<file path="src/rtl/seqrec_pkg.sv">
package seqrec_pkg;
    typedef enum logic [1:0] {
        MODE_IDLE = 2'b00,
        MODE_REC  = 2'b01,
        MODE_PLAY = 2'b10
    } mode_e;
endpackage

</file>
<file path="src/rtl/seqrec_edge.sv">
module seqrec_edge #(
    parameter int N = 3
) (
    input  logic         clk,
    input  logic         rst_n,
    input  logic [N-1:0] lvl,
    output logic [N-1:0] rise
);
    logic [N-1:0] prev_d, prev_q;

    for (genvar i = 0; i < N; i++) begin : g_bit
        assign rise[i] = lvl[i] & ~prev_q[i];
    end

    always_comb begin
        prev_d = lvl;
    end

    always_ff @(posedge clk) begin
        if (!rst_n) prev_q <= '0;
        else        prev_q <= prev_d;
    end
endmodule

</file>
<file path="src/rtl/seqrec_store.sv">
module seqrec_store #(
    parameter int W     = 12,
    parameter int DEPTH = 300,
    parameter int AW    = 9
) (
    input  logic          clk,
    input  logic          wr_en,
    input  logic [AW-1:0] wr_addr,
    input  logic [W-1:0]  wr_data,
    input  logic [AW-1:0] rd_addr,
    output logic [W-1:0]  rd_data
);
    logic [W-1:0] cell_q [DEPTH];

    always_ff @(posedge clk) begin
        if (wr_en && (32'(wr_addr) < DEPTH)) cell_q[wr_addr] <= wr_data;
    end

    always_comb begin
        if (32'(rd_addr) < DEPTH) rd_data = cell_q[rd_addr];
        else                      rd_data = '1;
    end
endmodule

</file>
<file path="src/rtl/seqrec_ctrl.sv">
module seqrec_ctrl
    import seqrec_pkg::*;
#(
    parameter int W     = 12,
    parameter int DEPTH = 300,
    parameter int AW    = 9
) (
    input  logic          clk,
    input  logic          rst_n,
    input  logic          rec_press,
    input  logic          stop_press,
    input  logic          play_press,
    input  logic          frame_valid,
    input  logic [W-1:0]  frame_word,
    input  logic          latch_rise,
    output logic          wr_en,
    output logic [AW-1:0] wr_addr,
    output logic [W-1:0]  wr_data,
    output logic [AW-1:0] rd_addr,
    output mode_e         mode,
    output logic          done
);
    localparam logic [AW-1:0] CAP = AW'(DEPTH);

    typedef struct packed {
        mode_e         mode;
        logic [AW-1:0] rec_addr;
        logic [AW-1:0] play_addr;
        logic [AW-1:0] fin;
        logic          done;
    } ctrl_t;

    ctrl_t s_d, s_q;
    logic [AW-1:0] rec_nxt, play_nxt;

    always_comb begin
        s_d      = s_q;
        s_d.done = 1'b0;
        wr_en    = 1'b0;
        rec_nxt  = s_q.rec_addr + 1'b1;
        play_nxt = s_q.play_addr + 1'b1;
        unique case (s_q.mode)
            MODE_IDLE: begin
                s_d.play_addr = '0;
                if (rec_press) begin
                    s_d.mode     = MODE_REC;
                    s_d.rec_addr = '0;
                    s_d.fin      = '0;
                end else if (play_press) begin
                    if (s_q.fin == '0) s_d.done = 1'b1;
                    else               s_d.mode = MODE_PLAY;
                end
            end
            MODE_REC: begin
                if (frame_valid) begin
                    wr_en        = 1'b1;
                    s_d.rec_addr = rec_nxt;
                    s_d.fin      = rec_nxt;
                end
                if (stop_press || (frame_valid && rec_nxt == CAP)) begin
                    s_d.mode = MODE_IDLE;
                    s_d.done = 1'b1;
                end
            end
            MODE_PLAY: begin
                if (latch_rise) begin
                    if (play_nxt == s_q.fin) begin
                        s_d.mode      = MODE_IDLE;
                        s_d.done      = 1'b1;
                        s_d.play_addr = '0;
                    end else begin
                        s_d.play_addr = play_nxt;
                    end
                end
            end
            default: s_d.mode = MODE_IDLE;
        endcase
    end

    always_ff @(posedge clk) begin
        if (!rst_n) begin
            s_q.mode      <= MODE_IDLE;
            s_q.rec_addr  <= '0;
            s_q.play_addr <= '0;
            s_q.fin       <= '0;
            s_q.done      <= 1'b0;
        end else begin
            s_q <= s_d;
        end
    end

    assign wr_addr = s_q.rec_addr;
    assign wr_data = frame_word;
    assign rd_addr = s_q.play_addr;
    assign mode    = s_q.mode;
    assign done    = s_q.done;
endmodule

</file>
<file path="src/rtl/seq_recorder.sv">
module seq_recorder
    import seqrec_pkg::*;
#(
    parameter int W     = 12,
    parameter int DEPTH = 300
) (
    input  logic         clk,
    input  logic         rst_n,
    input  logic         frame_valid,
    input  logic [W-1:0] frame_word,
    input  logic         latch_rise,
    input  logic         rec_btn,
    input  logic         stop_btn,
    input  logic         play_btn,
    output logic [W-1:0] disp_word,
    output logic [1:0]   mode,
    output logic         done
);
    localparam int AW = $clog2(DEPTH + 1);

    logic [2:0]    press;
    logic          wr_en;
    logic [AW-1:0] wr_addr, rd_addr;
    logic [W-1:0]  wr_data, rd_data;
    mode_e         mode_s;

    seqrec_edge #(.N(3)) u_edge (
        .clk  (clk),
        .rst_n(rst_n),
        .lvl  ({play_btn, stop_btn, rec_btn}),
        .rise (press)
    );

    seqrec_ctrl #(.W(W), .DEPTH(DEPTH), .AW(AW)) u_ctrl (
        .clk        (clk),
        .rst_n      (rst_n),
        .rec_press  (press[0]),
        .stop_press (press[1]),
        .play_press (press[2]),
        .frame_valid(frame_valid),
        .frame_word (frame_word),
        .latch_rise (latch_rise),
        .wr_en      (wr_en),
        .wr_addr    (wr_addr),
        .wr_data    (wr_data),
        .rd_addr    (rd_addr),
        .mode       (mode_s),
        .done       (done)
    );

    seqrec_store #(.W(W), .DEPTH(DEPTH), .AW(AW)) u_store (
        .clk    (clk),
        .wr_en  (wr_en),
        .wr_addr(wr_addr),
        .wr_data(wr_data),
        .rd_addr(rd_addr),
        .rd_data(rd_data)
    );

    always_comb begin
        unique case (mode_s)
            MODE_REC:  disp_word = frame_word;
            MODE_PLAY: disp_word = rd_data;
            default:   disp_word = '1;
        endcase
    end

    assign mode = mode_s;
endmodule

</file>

========

The listing above is to be transcribed in full, with no line omitted.

### Exercise solution
<file path="src/rtl/seqrec_pkg.sv">
package seqrec_pkg;
    typedef enum logic [1:0] {
        MODE_IDLE = 2'b00,
        MODE_REC  = 2'b01,
        MODE_PLAY = 2'b10
    } mode_e;
endpackage

</file>
<file path="src/rtl/seqrec_edge.sv">
module seqrec_edge #(
    parameter int N = 3
) (
    input  logic         clk,
    input  logic         rst_n,
    input  logic [N-1:0] lvl,
    output logic [N-1:0] rise
);
    logic [N-1:0] prev_d, prev_q;

    for (genvar i = 0; i < N; i++) begin : g_bit
        assign rise[i] = lvl[i] & ~prev_q[i];
    end

    always_comb begin
        prev_d = lvl;
    end

    always_ff @(posedge clk) begin
        if (!rst_n) prev_q <= '0;
        else        prev_q <= prev_d;
    end
endmodule

</file>
<file path="src/rtl/seqrec_store.sv">
module seqrec_store #(
    parameter int W     = 12,
    parameter int DEPTH = 300,
    parameter int AW    = 9
) (
    input  logic          clk,
    input  logic          wr_en,
    input  logic [AW-1:0] wr_addr,
    input  logic [W-1:0]  wr_data,
    input  logic [AW-1:0] rd_addr,
    output logic [W-1:0]  rd_data
);
    logic [W-1:0] cell_q [DEPTH];

    always_ff @(posedge clk) begin
        if (wr_en && (32'(wr_addr) < DEPTH)) cell_q[wr_addr] <= wr_data;
    end

    always_comb begin
        if (32'(rd_addr) < DEPTH) rd_data = cell_q[rd_addr];
        else                      rd_data = '1;
    end
endmodule

</file>
<file path="src/rtl/seqrec_ctrl.sv">
module seqrec_ctrl
    import seqrec_pkg::*;
#(
    parameter int W     = 12,
    parameter int DEPTH = 300,
    parameter int AW    = 9
) (
    input  logic          clk,
    input  logic          rst_n,
    input  logic          rec_press,
    input  logic          stop_press,
    input  logic          play_press,
    input  logic          frame_valid,
    input  logic [W-1:0]  frame_word,
    input  logic          latch_rise,
    output logic          wr_en,
    output logic [AW-1:0] wr_addr,
    output logic [W-1:0]  wr_data,
    output logic [AW-1:0] rd_addr,
    output mode_e         mode,
    output logic          done
);
    localparam logic [AW-1:0] CAP = AW'(DEPTH);

    typedef struct packed {
        mode_e         mode;
        logic [AW-1:0] rec_addr;
        logic [AW-1:0] play_addr;
        logic [AW-1:0] fin;
        logic          done;
    } ctrl_t;

    ctrl_t s_d, s_q;
    logic [AW-1:0] rec_nxt, play_nxt;

    always_comb begin
        s_d      = s_q;
        s_d.done = 1'b0;
        wr_en    = 1'b0;
        rec_nxt  = s_q.rec_addr + 1'b1;
        play_nxt = s_q.play_addr + 1'b1;
        unique case (s_q.mode)
            MODE_IDLE: begin
                s_d.play_addr = '0;
                if (rec_press) begin
                    s_d.mode     = MODE_REC;
                    s_d.rec_addr = '0;
                    s_d.fin      = '0;
                end else if (play_press) begin
                    if (s_q.fin == '0) s_d.done = 1'b1;
                    else               s_d.mode = MODE_PLAY;
                end
            end
            MODE_REC: begin
                if (frame_valid) begin
                    wr_en        = 1'b1;
                    s_d.rec_addr = rec_nxt;
                    s_d.fin      = rec_nxt;
                end
                if (stop_press || (frame_valid && rec_nxt == CAP)) begin
                    s_d.mode = MODE_IDLE;
                    s_d.done = 1'b1;
                end
            end
            MODE_PLAY: begin
                if (latch_rise) begin
                    if (play_nxt == s_q.fin) begin
                        s_d.mode      = MODE_IDLE;
                        s_d.done      = 1'b1;
                        s_d.play_addr = '0;
                    end else begin
                        s_d.play_addr = play_nxt;
                    end
                end
            end
            default: s_d.mode = MODE_IDLE;
        endcase
    end

    always_ff @(posedge clk) begin
        if (!rst_n) begin
            s_q.mode      <= MODE_IDLE;
            s_q.rec_addr  <= '0;
            s_q.play_addr <= '0;
            s_q.fin       <= '0;
            s_q.done      <= 1'b0;
        end else begin
            s_q <= s_d;
        end
    end

    assign wr_addr = s_q.rec_addr;
    assign wr_data = frame_word;
    assign rd_addr = s_q.play_addr;
    assign mode    = s_q.mode;
    assign done    = s_q.done;
endmodule

</file>
<file path="src/rtl/seq_recorder.sv">
module seq_recorder
    import seqrec_pkg::*;
#(
    parameter int W     = 12,
    parameter int DEPTH = 300
) (
    input  logic         clk,
    input  logic         rst_n,
    input  logic         frame_valid,
    input  logic [W-1:0] frame_word,
    input  logic         latch_rise,
    input  logic         rec_btn,
    input  logic         stop_btn,
    input  logic         play_btn,
    output logic [W-1:0] disp_word,
    output logic [1:0]   mode,
    output logic         done
);
    localparam int AW = $clog2(DEPTH + 1);

    logic [2:0]    press;
    logic          wr_en;
    logic [AW-1:0] wr_addr, rd_addr;
    logic [W-1:0]  wr_data, rd_data;
    mode_e         mode_s;

    seqrec_edge #(.N(3)) u_edge (
        .clk  (clk),
        .rst_n(rst_n),
        .lvl  ({play_btn, stop_btn, rec_btn}),
        .rise (press)
    );

    seqrec_ctrl #(.W(W), .DEPTH(DEPTH), .AW(AW)) u_ctrl (
        .clk        (clk),
        .rst_n      (rst_n),
        .rec_press  (press[0]),
        .stop_press (press[1]),
        .play_press (press[2]),
        .frame_valid(frame_valid),
        .frame_word (frame_word),
        .latch_rise (latch_rise),
        .wr_en      (wr_en),
        .wr_addr    (wr_addr),
        .wr_data    (wr_data),
        .rd_addr    (rd_addr),
        .mode       (mode_s),
        .done       (done)
    );

    seqrec_store #(.W(W), .DEPTH(DEPTH), .AW(AW)) u_store (
        .clk    (clk),
        .wr_en  (wr_en),
        .wr_addr(wr_addr),
        .wr_data(wr_data),
        .rd_addr(rd_addr),
        .rd_data(rd_data)
    );

    always_comb begin
        unique case (mode_s)
            MODE_REC:  disp_word = frame_word;
            MODE_PLAY: disp_word = rd_data;
            default:   disp_word = '1;
        endcase
    end

    assign mode = mode_s;
endmodule

</file>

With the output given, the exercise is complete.